+++ DATA SUPPLIED
<file path="src/rtl/lsbf_sar_pkg.sv">
package lsbf_sar_pkg;

    typedef enum logic [2:0] {
        S_IDLE,
        S_SAMPLE,
        S_INIT_LO,
        S_INIT_HI,
        S_GROW,
        S_REFINE,
        S_PURGE
    } seq_state_t;

endpackage

</file>
<file path="src/rtl/lsbf_sar_fsm.sv">
module lsbf_sar_fsm
    import lsbf_sar_pkg::*;
#(
    parameter int N     = 10,
    parameter int IDX_W = $clog2(N)
) (
    input  logic             clk,
    input  logic             rst_n,
    input  logic             start,
    input  logic             cmp,
    input  logic             dir_i,
    output logic             load,
    output logic             set_dir,
    output logic             commit,
    output logic             cnt_inc,
    output logic             walk,
    output logic             wr0_en,
    output logic [IDX_W-1:0] wr0_idx,
    output logic             wr0_val,
    output logic             wr1_en,
    output logic [IDX_W-1:0] wr1_idx,
    output logic             wr1_val,
    output logic             sample,
    output logic             dac_en,
    output logic             purge,
    output logic             done
);

    localparam logic [IDX_W-1:0] TOP_IDX = IDX_W'(N - 1);

    seq_state_t       state_q, state_d;
    logic [IDX_W-1:0] idx_q, idx_d;
    logic             overshoot;

    // Overshoot (GROW) and keep (REFINE) share one test: comparator equals direction.
    assign overshoot = (cmp == dir_i);

    // State and bit index register.
    always_ff @(posedge clk or negedge rst_n) begin
        if (!rst_n) begin
            state_q <= S_IDLE;
            idx_q   <= '0;
        end else begin
            state_q <= state_d;
            idx_q   <= idx_d;
        end
    end

    // Next state, index and code-update commands.
    always_comb begin
        state_d = state_q;
        idx_d   = idx_q;
        load    = 1'b0;
        set_dir = 1'b0;
        commit  = 1'b0;
        cnt_inc = 1'b0;
        wr0_en  = 1'b0;
        wr0_idx = '0;
        wr0_val = 1'b0;
        wr1_en  = 1'b0;
        wr1_idx = '0;
        wr1_val = 1'b0;
        unique case (state_q)
            S_IDLE: begin
                if (start) begin
                    load    = 1'b1;
                    state_d = S_SAMPLE;
                end
            end
            S_SAMPLE: begin
                state_d = S_INIT_LO;
            end
            S_INIT_LO: begin
                cnt_inc = 1'b1;
                if (cmp) begin
                    // guess above input: step downward starting at bit 0
                    wr0_en  = 1'b1;
                    wr0_idx = '0;
                    wr0_val = dir_i;
                    idx_d   = '0;
                    state_d = S_GROW;
                end else begin
                    set_dir = 1'b1;
                    state_d = S_INIT_HI;
                end
            end
            S_INIT_HI: begin
                cnt_inc = 1'b1;
                if (cmp) begin
                    commit  = 1'b1;
                    state_d = S_PURGE;
                end else begin
                    wr0_en  = 1'b1;
                    wr0_idx = '0;
                    wr0_val = dir_i;
                    idx_d   = '0;
                    state_d = S_GROW;
                end
            end
            S_GROW: begin
                cnt_inc = 1'b1;
                if (overshoot) begin
                    if (idx_q == '0) begin
                        commit  = 1'b1;
                        state_d = S_PURGE;
                    end else begin
                        wr0_en  = 1'b1;
                        wr0_idx = idx_q - 1'b1;
                        wr0_val = ~dir_i;
                        idx_d   = idx_q - 1'b1;
                        state_d = S_REFINE;
                    end
                end else if (idx_q == TOP_IDX) begin
                    commit  = 1'b1;
                    state_d = S_PURGE;
                end else begin
                    wr0_en  = 1'b1;
                    wr0_idx = idx_q + 1'b1;
                    wr0_val = dir_i;
                    idx_d   = idx_q + 1'b1;
                end
            end
            S_REFINE: begin
                cnt_inc = 1'b1;
                if (!overshoot) begin
                    // trial rejected: put the bit back
                    wr0_en  = 1'b1;
                    wr0_idx = idx_q;
                    wr0_val = dir_i;
                end
                if (idx_q == '0) begin
                    commit  = 1'b1;
                    state_d = S_PURGE;
                end else begin
                    wr1_en  = 1'b1;
                    wr1_idx = idx_q - 1'b1;
                    wr1_val = ~dir_i;
                    idx_d   = idx_q - 1'b1;
                end
            end
            S_PURGE: begin
                state_d = S_IDLE;
            end
            default: state_d = S_IDLE;
        endcase
    end

    // Port-level controls decoded from the state.
    always_comb begin
        sample = 1'b0;
        dac_en = 1'b0;
        purge  = 1'b0;
        done   = 1'b0;
        walk   = 1'b0;
        unique case (state_q)
            S_IDLE:    ;
            S_SAMPLE:  begin sample = 1'b1; dac_en = 1'b1; end
            S_INIT_LO: dac_en = 1'b1;
            S_INIT_HI: dac_en = 1'b1;
            S_GROW:    begin dac_en = 1'b1; walk = 1'b1; end
            S_REFINE:  begin dac_en = 1'b1; walk = 1'b1; end
            S_PURGE:   begin purge = 1'b1; done = 1'b1; end
            default:   ;
        endcase
    end

    // Walking past the top bit without an overshoot cannot happen with a consistent comparator.
    assert_grow_top_R5: assert property (@(posedge clk) disable iff (!rst_n)
        (state_q == S_GROW && idx_q == TOP_IDX) |-> overshoot);

    // done lasts a single cycle.
    assert_done_single_R8: assert property (@(posedge clk) disable iff (!rst_n)
        done |=> !done);

    // Sampling is followed by a bitcycle, never a second sample cycle.
    assert_sample_once_R2: assert property (@(posedge clk) disable iff (!rst_n)
        sample |=> (dac_en && !sample));

endmodule

</file>
<file path="src/rtl/lsbf_sar_code.sv">
module lsbf_sar_code #(
    parameter int N     = 10,
    parameter int IDX_W = $clog2(N)
) (
    input  logic             clk,
    input  logic             rst_n,
    input  logic             load,
    input  logic             set_dir,
    input  logic             commit,
    input  logic             walk,
    input  logic             wr0_en,
    input  logic [IDX_W-1:0] wr0_idx,
    input  logic             wr0_val,
    input  logic             wr1_en,
    input  logic [IDX_W-1:0] wr1_idx,
    input  logic             wr1_val,
    output logic [N-1:0]     code_q,
    output logic             dir_q,
    output logic [N-1:0]     result_q
);

    localparam logic [N-1:0] MID = N'((1 << (N - 1)) - 1);

    logic [N-1:0] code_d;

    // Per-bit update: second port has priority, then first, else hold.
    for (genvar b = 0; b < N; b++) begin : g_bit
        always_comb begin
            if (wr1_en && wr1_idx == IDX_W'(b))
                code_d[b] = wr1_val;
            else if (wr0_en && wr0_idx == IDX_W'(b))
                code_d[b] = wr0_val;
            else
                code_d[b] = code_q[b];
        end
    end

    always_ff @(posedge clk or negedge rst_n) begin
        if (!rst_n) begin
            code_q   <= '0;
            dir_q    <= 1'b0;
            result_q <= MID;
        end else begin
            if (load) begin
                code_q <= result_q;
                dir_q  <= 1'b0;
            end else begin
                code_q <= code_d;
                if (set_dir)
                    dir_q <= 1'b1;
            end
            if (commit)
                result_q <= code_d;
        end
    end

    // The first bitcycle shows the stored previous result on the lower edge.
    assert_guess_load_R2: assert property (@(posedge clk) disable iff (!rst_n)
        load |=> (code_q == $past(result_q) && !dir_q));

    // Direction frozen while walking outward and back.
    assert_dir_steady_R10: assert property (@(posedge clk) disable iff (!rst_n)
        (walk && $past(walk)) |-> $stable(dir_q));

endmodule

</file>
<file path="src/rtl/lsbf_sar_count.sv">
module lsbf_sar_count #(
    parameter int N     = 10,
    parameter int CNT_W = $clog2(2 * N + 2)
) (
    input  logic             clk,
    input  logic             rst_n,
    input  logic             clr,
    input  logic             inc,
    input  logic             commit,
    output logic [CNT_W-1:0] bitcycles_q
);

    localparam logic [CNT_W-1:0] MAX_BC = CNT_W'(2 * N + 1);

    logic [CNT_W-1:0] cnt_q;

    always_ff @(posedge clk or negedge rst_n) begin
        if (!rst_n) begin
            cnt_q       <= '0;
            bitcycles_q <= '0;
        end else begin
            if (clr)
                cnt_q <= '0;
            else if (inc)
                cnt_q <= cnt_q + 1'b1;
            if (commit)
                bitcycles_q <= cnt_q + 1'b1;
        end
    end

    assert_count_bound_R7: assert property (@(posedge clk) disable iff (!rst_n)
        commit |=> (bitcycles_q >= CNT_W'(2) && bitcycles_q <= MAX_BC));

endmodule

</file>
<file path="src/rtl/lsbf_sar_seq.sv">
module lsbf_sar_seq #(
    parameter int N     = 10,
    parameter int IDX_W = $clog2(N),
    parameter int CNT_W = $clog2(2 * N + 2)
) (
    input  logic             clk,
    input  logic             rst_n,
    input  logic             start,
    input  logic             cmp,
    output logic [N-1:0]     dac_code,
    output logic             dac_dir,
    output logic             sample,
    output logic             dac_en,
    output logic             purge,
    output logic             done,
    output logic [N-1:0]     result,
    output logic [CNT_W-1:0] bitcycles
);

    logic             load, set_dir, commit, cnt_inc, walk;
    logic             wr0_en, wr0_val, wr1_en, wr1_val;
    logic [IDX_W-1:0] wr0_idx, wr1_idx;

    lsbf_sar_fsm #(.N(N), .IDX_W(IDX_W)) u_fsm (
        .clk     (clk),
        .rst_n   (rst_n),
        .start   (start),
        .cmp     (cmp),
        .dir_i   (dac_dir),
        .load    (load),
        .set_dir (set_dir),
        .commit  (commit),
        .cnt_inc (cnt_inc),
        .walk    (walk),
        .wr0_en  (wr0_en),
        .wr0_idx (wr0_idx),
        .wr0_val (wr0_val),
        .wr1_en  (wr1_en),
        .wr1_idx (wr1_idx),
        .wr1_val (wr1_val),
        .sample  (sample),
        .dac_en  (dac_en),
        .purge   (purge),
        .done    (done)
    );

    lsbf_sar_code #(.N(N), .IDX_W(IDX_W)) u_code (
        .clk      (clk),
        .rst_n    (rst_n),
        .load     (load),
        .set_dir  (set_dir),
        .commit   (commit),
        .walk     (walk),
        .wr0_en   (wr0_en),
        .wr0_idx  (wr0_idx),
        .wr0_val  (wr0_val),
        .wr1_en   (wr1_en),
        .wr1_idx  (wr1_idx),
        .wr1_val  (wr1_val),
        .code_q   (dac_code),
        .dir_q    (dac_dir),
        .result_q (result)
    );

    lsbf_sar_count #(.N(N), .CNT_W(CNT_W)) u_count (
        .clk         (clk),
        .rst_n       (rst_n),
        .clr         (load),
        .inc         (cnt_inc),
        .commit      (commit),
        .bitcycles_q (bitcycles)
    );

    // A purge cycle never drives the DAC.
    assert_purge_off_R8: assert property (@(posedge clk) disable iff (!rst_n)
        purge |-> (!dac_en && done));

endmodule

</file>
++++++
§ TASK REQUIREMENTS
Return, unchanged, the run of lines above that opens with the line containing "assert_grow_top_R5: assert property" and closes with the line containing "assert_done_single_R8: assert property". Include both.

§ EXPECTED ANSWER
    assert_grow_top_R5: assert property (@(posedge clk) disable iff (!rst_n)
        (state_q == S_GROW && idx_q == TOP_IDX) |-> overshoot);

    // done lasts a single cycle.
    assert_done_single_R8: assert property (@(posedge clk) disable iff (!rst_n)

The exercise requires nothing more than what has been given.